Consequently, some of the oldest Targaryen dragons, such as Balerion the Black Dread (used by Aegon the Conqueror to help him take Westeros, and seen in the show in skull-form) grew to an immense size. The unlucky beasts that came later, after the pit was built, were much smaller.
Likewise, in the TV show it’s evident that Drogon, who has never been locked up, is bigger by far than Rhaegal and the undead Viserion.
Chaining a dragon and placing it inside an enclosure, no matter how large, will always impact upon its growth. “A cavernous dwelling it was, with iron doors so wide that thirty knights could ride through them abreast,” Ser Barristan Selmy says of the Dragonpit in the books. “Yet even so, it was noted that none of the pit dragons ever reached the size of their ancestors. The maesters say it was because of the walls around them, and the great dome above their heads.”
Later, another character, Quentyn Martell (cut from the TV show, along with most of the Dorne-related plot), has a similar reflection, after being told that Viserion and Rhaegal are “smaller than the queen’s monster”, and realising that it must be because of their imprisonment.
“None of the dragons born and raised in the Dragonpit of King’s Landing had ever approached the size of Vhagar or Meraxes, much less that of the Black Dread,” he thinks.
Why does the Dragonpit need to be in ruins?
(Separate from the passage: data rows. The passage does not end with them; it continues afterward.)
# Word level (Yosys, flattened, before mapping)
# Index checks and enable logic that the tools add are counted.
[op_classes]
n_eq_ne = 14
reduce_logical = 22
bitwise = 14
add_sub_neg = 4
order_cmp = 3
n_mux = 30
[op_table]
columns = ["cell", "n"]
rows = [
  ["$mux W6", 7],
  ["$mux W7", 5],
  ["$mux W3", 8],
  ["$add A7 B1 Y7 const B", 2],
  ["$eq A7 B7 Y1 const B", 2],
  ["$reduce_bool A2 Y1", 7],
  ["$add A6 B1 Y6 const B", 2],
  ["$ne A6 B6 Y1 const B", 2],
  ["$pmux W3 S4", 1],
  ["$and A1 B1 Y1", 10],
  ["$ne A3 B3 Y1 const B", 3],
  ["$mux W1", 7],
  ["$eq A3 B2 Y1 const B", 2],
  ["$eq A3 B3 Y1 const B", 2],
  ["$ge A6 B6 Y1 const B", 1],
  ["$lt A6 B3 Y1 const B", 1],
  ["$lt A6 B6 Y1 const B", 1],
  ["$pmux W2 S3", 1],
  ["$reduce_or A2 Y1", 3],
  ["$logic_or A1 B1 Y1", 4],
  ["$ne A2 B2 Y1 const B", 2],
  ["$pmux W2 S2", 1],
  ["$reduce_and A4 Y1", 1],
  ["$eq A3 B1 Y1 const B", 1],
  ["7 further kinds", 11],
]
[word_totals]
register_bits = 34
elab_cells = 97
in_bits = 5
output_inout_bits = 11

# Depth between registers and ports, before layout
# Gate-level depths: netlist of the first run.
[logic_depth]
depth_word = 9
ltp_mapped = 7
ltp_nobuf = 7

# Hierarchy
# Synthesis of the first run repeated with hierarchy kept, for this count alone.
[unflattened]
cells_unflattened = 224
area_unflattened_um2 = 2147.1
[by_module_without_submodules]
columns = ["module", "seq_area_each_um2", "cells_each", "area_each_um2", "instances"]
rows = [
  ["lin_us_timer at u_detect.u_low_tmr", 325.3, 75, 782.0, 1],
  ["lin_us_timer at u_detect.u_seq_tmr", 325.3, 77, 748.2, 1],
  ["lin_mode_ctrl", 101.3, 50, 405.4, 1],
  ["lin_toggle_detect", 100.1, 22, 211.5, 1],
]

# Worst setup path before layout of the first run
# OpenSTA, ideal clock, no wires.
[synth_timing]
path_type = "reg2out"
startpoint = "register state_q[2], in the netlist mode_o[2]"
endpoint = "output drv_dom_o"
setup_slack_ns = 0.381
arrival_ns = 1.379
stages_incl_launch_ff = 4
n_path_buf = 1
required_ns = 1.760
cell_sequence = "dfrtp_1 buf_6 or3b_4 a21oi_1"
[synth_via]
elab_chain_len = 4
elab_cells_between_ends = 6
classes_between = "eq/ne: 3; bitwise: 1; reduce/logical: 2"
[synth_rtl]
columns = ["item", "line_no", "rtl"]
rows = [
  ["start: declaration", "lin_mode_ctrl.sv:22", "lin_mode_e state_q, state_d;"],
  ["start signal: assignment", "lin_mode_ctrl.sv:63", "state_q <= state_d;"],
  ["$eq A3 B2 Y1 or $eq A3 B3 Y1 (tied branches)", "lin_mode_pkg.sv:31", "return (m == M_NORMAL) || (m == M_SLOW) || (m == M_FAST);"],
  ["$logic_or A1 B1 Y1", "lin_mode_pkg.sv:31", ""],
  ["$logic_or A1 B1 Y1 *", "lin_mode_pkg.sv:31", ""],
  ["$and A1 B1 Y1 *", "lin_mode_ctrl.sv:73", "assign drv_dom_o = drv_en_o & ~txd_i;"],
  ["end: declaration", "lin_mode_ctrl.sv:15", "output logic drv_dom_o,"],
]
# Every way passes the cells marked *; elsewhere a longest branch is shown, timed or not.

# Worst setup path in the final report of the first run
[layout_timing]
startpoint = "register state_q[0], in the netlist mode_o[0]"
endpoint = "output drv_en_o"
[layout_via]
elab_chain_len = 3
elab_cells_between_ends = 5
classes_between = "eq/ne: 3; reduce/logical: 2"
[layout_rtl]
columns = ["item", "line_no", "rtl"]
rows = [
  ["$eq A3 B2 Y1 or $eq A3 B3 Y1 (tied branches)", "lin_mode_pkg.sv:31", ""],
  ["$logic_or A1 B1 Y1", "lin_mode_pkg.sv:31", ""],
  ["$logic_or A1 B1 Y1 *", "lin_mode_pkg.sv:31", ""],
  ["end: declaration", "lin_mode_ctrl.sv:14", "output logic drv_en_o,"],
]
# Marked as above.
## config.mk

```make
export PLATFORM = sky130hd
export DESIGN_NAME = mtrap_unit
export DESIGN_NICKNAME = d
export VERILOG_FILES = /design/src/rtl/mtrap_pkg.sv /design/src/rtl/mtrap_ctrl.sv /design/src/rtl/mtrap_csr.sv /design/src/rtl/mtrap_redirect.sv /design/src/rtl/mtrap_unit.sv
export SDC_FILE = /design/constraint.sdc
export NUM_CORES = 1
export LEC_CHECK = 0
export ABC_AREA = 1
export BUFFER_PORTS_ARGS = -buffer_cell sky130_fd_sc_hd__buf_2
export CAP_MARGIN = 20
export CELL_PAD_IN_SITES_DETAIL_PLACEMENT = 2
export CELL_PAD_IN_SITES_GLOBAL_PLACEMENT = 2
export CORE_ASPECT_RATIO = 2
export CORE_MARGIN = 2
export CORE_UTILIZATION = 28
export DETAILED_ROUTE_END_ITERATION = 8
export PLACE_DENSITY_LB_ADDON = 0.1
export SLEW_MARGIN = 20
export SYNTH_ARGS = -nofsm -noshare
export SYNTH_HDL_FRONTEND = slang
export SYNTH_SLANG_ARGS = --single-unit
```

## constraint.sdc

```tcl
create_clock -name clk -period 1.4 [get_ports clk]
set_input_delay 0.28 -clock clk [delete_from_list [all_inputs] [get_ports clk]]
set_output_delay 0.28 -clock clk [all_outputs]
set_load 0.005 [all_outputs]
```
### src/rtl/uart_status_irq.sv
// Module: registered status interrupts that share one enable (error and break group).
// Assumes: the flag inputs are already level signals from the status register.
module uart_status_irq #(
    parameter int N = 2
) (
    input  logic         clk,
    input  logic         rst_n,
    input  logic [N-1:0] flag,
    input  logic         en,
    output logic [N-1:0] irq_q
);
    for (genvar g = 0; g < N; g++) begin : g_src
        // Purpose: one registered request per status source.
        always_ff @(posedge clk) begin
            if (!rst_n) begin
                irq_q[g] <= 1'b0;
            end else begin
                irq_q[g] <= flag[g] && en;
            end
        end

        AST_MASKED_STAYS_LOW: assert property (@(posedge clk) disable iff (!rst_n)
            (!en) |=> !irq_q[g]);
    end
endmodule

### src/rtl/uart_prio_enc.sv
// Module: fixed-priority encoder. Index 0 is the highest priority.
// Assumes: req comes from registers, so the output has no path from the block inputs.
module uart_prio_enc #(
    parameter int N = 4,
    localparam int W = $clog2(N)
) (
    input  logic [N-1:0] req,
    output logic [W-1:0] code,
    output logic         vld
);
    // Purpose: scan from lowest to highest priority so the highest active one wins.
    always_comb begin
        code = '0;
        vld  = 1'b0;
        for (int i = N - 1; i >= 0; i--) begin
            if (req[i]) begin
                code = W'(i);
                vld  = 1'b1;
            end
        end
    end
endmodule
===== config.mk =====
export PLATFORM = sky130hd
export DESIGN_NAME = hash_msg_inbuf
export DESIGN_NICKNAME = d
export VERILOG_FILES = /design/src/rtl/hash_msg_inbuf.sv
export SDC_FILE = /design/constraint.sdc
export NUM_CORES = 1
export LEC_CHECK = 0
export BUFFER_PORTS_ARGS = -buffer_cell sky130_fd_sc_hd__buf_2
export CORE_AREA = 5 5 202 204
export CTS_BUF_LIST = sky130_fd_sc_hd__clkbuf_4 sky130_fd_sc_hd__clkbuf_8
export DETAILED_ROUTE_END_ITERATION = 8
export DIE_AREA = 0 0 207 209
export GPL_TIMING_DRIVEN = 0
export PLACE_DENSITY = 0.84
export SETUP_SLACK_MARGIN = 0.1
export SLEW_MARGIN = 30
export SYNTH_ARGS = -nofsm -noshare
export SYNTH_HDL_FRONTEND = slang
export SYNTH_SLANG_ARGS = --single-unit

===== constraint.sdc =====
create_clock -name clk -period 8.6 [get_ports clk]
set_input_delay 0.86 -clock clk [delete_from_list [all_inputs] [get_ports clk]]
set_output_delay 0.86 -clock clk [all_outputs]
set_load 0.005 [all_outputs]

===== src/rtl/hash_msg_inbuf.sv =====
module hash_msg_inbuf #(
  parameter int DEPTH = 16
) (
  input  logic                        clk,
  input  logic                        rst_n,
  input  logic                        flush,
  input  logic                        wr_en,
  input  logic                        dma_ack,
  input  logic [31:0]                 wr_data,
  input  logic                        core_pop,
  output logic [31:0]                 core_word,
  output logic                        blk_ready,
  output logic                        dma_req,
  output logic                        buf_full,
  output logic                        irq,
  output logic                        overrun,
  output logic [$clog2(DEPTH+2)-1:0]  word_count
);
  localparam int AW = $clog2(DEPTH);
  localparam int CW = $clog2(DEPTH + 2);

  logic [31:0]   mem [DEPTH];
  logic [AW-1:0] rd_ptr, wr_ptr;
  logic [CW-1:0] fcnt, fcnt_nx;
  logic [31:0]   hold_d, head;
  logic          hold_v, ovr, blk_q;

  wire wr   = wr_en | dma_ack;
  wire take = wr && !buf_full;
  wire push = take && hold_v;
  wire pop  = core_pop && (fcnt != '0);

  assign buf_full   = hold_v && (fcnt == CW'(DEPTH));
  assign dma_req    = !buf_full;
  assign word_count = fcnt + CW'(hold_v);
  assign overrun    = ovr;
  assign blk_ready  = blk_q;
  assign irq        = (fcnt == CW'(DEPTH)) || ovr;
  assign head       = mem[rd_ptr];
  assign core_word  = {head[7:0], head[15:8], head[23:16], head[31:24]};

  always_comb fcnt_nx = fcnt + CW'(push) - CW'(pop);

  always_ff @(posedge clk) begin
    if (push) mem[wr_ptr] <= hold_d;
  end

  always_ff @(posedge clk or negedge rst_n) begin
    if (!rst_n) begin
      rd_ptr <= '0;
      wr_ptr <= '0;
      fcnt   <= '0;
      hold_v <= 1'b0;
      hold_d <= '0;
      ovr    <= 1'b0;
      blk_q  <= 1'b0;
    end else if (flush) begin
      rd_ptr <= '0;
      wr_ptr <= '0;
      fcnt   <= '0;
      hold_v <= 1'b0;
      ovr    <= 1'b0;
      blk_q  <= 1'b0;
    end else begin
      if (push) wr_ptr <= (wr_ptr == AW'(DEPTH - 1)) ? '0 : wr_ptr + 1'b1;
      if (pop)  rd_ptr <= (rd_ptr == AW'(DEPTH - 1)) ? '0 : rd_ptr + 1'b1;
      if (take) begin
        hold_d <= wr_data;
        hold_v <= 1'b1;
      end
      if (wr && buf_full) ovr <= 1'b1;
      fcnt  <= fcnt_nx;
      blk_q <= (fcnt_nx == CW'(DEPTH)) && (fcnt != CW'(DEPTH));
    end
  end
endmodule


==> metrics.cfg, run 1 <==
[grt]
first_global_vias = 12251
grt_pass1_wl_um = 74300
grtUsageTotal_pct = 22.7
antenna_found_initial = 0
gr-total-overflow = 0
grt_max_degree = 49

[setup_path]
slowest_delay_ps = 590
cp-start-kind = register
critPathMaxFanout = 5
critPathRequiredTime_ps = 9120
slowest_stage = o21ai_0
arrival_ps = 4470
cp_cell_sequence = inv_1 -> ha_1 -> or3b_2 -> o21ai_0 -> inv_1 -> ha_1 -> inv_1 -> ha_1 -> fa_1 -> a21oi_1 -> o21bai_1 -> xnor2_1 -> nor4b_1
reg2reg_setup_slack_ps = 4650
crit_path_end_kind = register
crit_type = register to register

[cts]
cts_tree = yes
cts_resized = 0
cts.sinks = 560
clk_latency_ps = 630
hold_buffers = 0
postCtsSetupRepairBufs = 0
cts_buffers = 84
cts_max_path_buffers = 3
clk_pin_slew_worst_paths_ps = 70
root_buffer = clkbuf_8
cts_max_level = 3

[die]
placementRows = 73
die_x_um = 207
start_util_pct = 55.9
core_um2 = 39100
ios = 80
die_h_um = 209
dieArea_um2 = 43300

[logic_synthesis]
ys_types = 42
synth-seq-cells = 560
yosys-top-cells-area = edfxtp_1 (70%), mux4_2 (6.6%), mux2i_1 (5.9%), dfrtp_1 (5.5%), a221oi_1 (2.6%)
yosysTopAreaCell = edfxtp_1
synth.avg_cell_area_um2 = 19.4
syn_inst = 1126
syn-num-nets = 1180
yosys_warnings = 0
netlist.area_leader.share_pct = 70.3
synth_seq_area_share_pct = 75.8
synth.cell_area_um2 = 21900

[route]
vias = 11870
drc = 0
wl_per_cell_um = 25.8
drtIter0Drc = 1370
viasPerCell = 6.19
first_pass_iters = 7
wirelength_um = 49600
ant_nets = 0

[power]
powerDensity_nw_per_um2 = 259
ir_drop_mv = 0.181
power_mw = 6.55
power_leakage_nw = 8.41

[sta]
finalWorstSetupSlack_ps = 4650
relSlewSlack_pct = 33.4
whs_ps = 310
maxSlewViolCount = 0
worst_pin_slew_ps = 999
period_share_pct = 45.9
fmax_ghz = 0.253
clock_skew_ps = 25.1
fin_setup_tns_ps = 0
period_minus_slack_ps = 3950
hold_viol_final = 0
report.final.setup_viol = 0
rsz0062_at_grt = false

[layout]
final_common_cell = edfxtp_1
mostFrequentLayoutCells = edfxtp_1 (512), mux2i_1 (128), clkbuf_8 (98)
num_antenna_cells = 0
drive_above_1_share_pct = 29.5
final_util_pct = 64.6
syn2layout_area_growth_pct = 15.6
fin_nets = 1377
design_area_um2 = 25300
stdcell_count = 1918

[placement]
port_buffers = 78
place_hpwl_um = 32200
dpl_cell_area_um2 = 23500
dpl.cell_count = 1762
routabilityCongestion = 0.782
place_ws_ps = 4740

[worst_hold_path]
hp-class = primary input to async pin

[status]
status = complete, no violations

[job]
drv_cap = 0

==> where the power goes <==
part	total, mW	switching (mW)	internal, mW
registers	3.36	0.166	3.19
clock network	2.20	0.971	1.23
logic	0.987	0.515	0.473
==> synth_stat cells (all sizes together) <==
master / number
and4bb: 1
mux4: 64
nand3: 3
ha: 15
clkbuf: 32
xnor2: 6
buf: 31
or3b: 2
inv: 12
nand2b: 2
and2: 2
a21o: 2
fa: 1
nor3: 8
nor2b: 2
a22oi: 32
edfxtp: 512
o21bai: 1
mux2i: 128
or4: 1
mux2: 32
o211ai: 1
and2b: 2
nand2: 49
nor2: 21
a221oi: 64
or4bb: 1
dfrtp: 48
a31oi: 2
o21ai: 36
nor4b: 1
a21oi: 9
xor2: 3
==> critical path: cells and delay by family (launching register included) <==
kind / cells / cell delay (ps)
XOR/XNOR: 1 / 160
AO/OA/AOI/OAI: 3 / 810
buffers and inverters: 3 / 440
flip-flops: 1 / 460
adder cells (fa/ha/maj): 4 / 1190
AND/OR/NAND/NOR: 2 / 760
<file path="config.mk">
export PLATFORM = sky130hd
export DESIGN_NAME = phased_pdp_sram
export DESIGN_NICKNAME = d
export VERILOG_FILES = /design/src/rtl/phased_pdp_sram.sv
export SDC_FILE = /design/constraint.sdc
export NUM_CORES = 1
export LEC_CHECK = 0
export BUFFER_PORTS_ARGS = -buffer_cell sky130_fd_sc_hd__clkbuf_2
export CAP_MARGIN = 40
export CORE_MARGIN = 2
export CORE_UTILIZATION = 50
export DETAILED_ROUTE_END_ITERATION = 8
export PLACE_DENSITY = 0.66
export SYNTH_ARGS = -nofsm -noshare
export SYNTH_HDL_FRONTEND = slang
export SYNTH_SLANG_ARGS = --single-unit
export TNS_END_PERCENT = 1
</file>
<file path="constraint.sdc">
create_clock -name clk -period 7.14 [get_ports clk]
set_clock_uncertainty 0.05 [all_clocks]
set_input_delay 0.357 -clock clk [delete_from_list [all_inputs] [get_ports clk]]
set_output_delay 0.357 -clock clk [all_outputs]
set_load 0.05 [all_outputs]
</file>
The books describe the Dragonpit as a blackened ruin with vast iron doors and a collapsed-in roof, and explain that it was partly destroyed after a mob of King’s Landing commoners rose up against their Targaryen rulers, many years before the events of Game of Thrones, and decided to slay their “demon” dragons. (If you found poor Viserion’s death upsetting, you might want to skip the next part of this explainer.)
At the time of the revolt, Westeros was in the throes of a Targaryen civil war, known as the Dance of the Dragons, and only four dragons were being housed in the pit.
The rioters, who were under the influence of a mad prophet known as The Shepherd, broke into the pit and brutally attacked three of the chained dragons inside – prompting them to unleash their fire, and turn the entire pit into a blazing inferno.
After three of the poor creatures were dispatched, a fourth, named Dreamfyre, tried to escape by flying directly upwards. Sadly, she ended up bringing part of the roof of the dome down with her and getting crushed to death.
A fifth dragon (we did warn you: this is not a happy story) perished after a young Targaryen Prince tried to ride her to the Dragonpit, in an attempt to halt the chaos. The dragon in question, Syrax, shook off her inexperienced rider (dragons will generally only allow themselves to be ridden by one living human at a time), then bravely flew down to attack the dragon-murdering mob, refusing to fly away to safety.
Where was it filmed?
The show created an impressive “look” for the pit – one that reflects the idea of a once-great monument reduced to ruins – by using a Roman amphitheatre, located in the Roman city of Italica near Seville in Spain.
The amphitheatre, historians say, was once an appropriately Targaryen-like attempt at showing off. Designed to raise the importance and status of the town, it could seat up to 25,000 people, despite the fact that the actual population of Italica was less than half this.
Last year, according to Watchers on the Wall, the popular tourist spot was closed to the public between October 17 and November 12, to allow the Game of Thrones team to film there.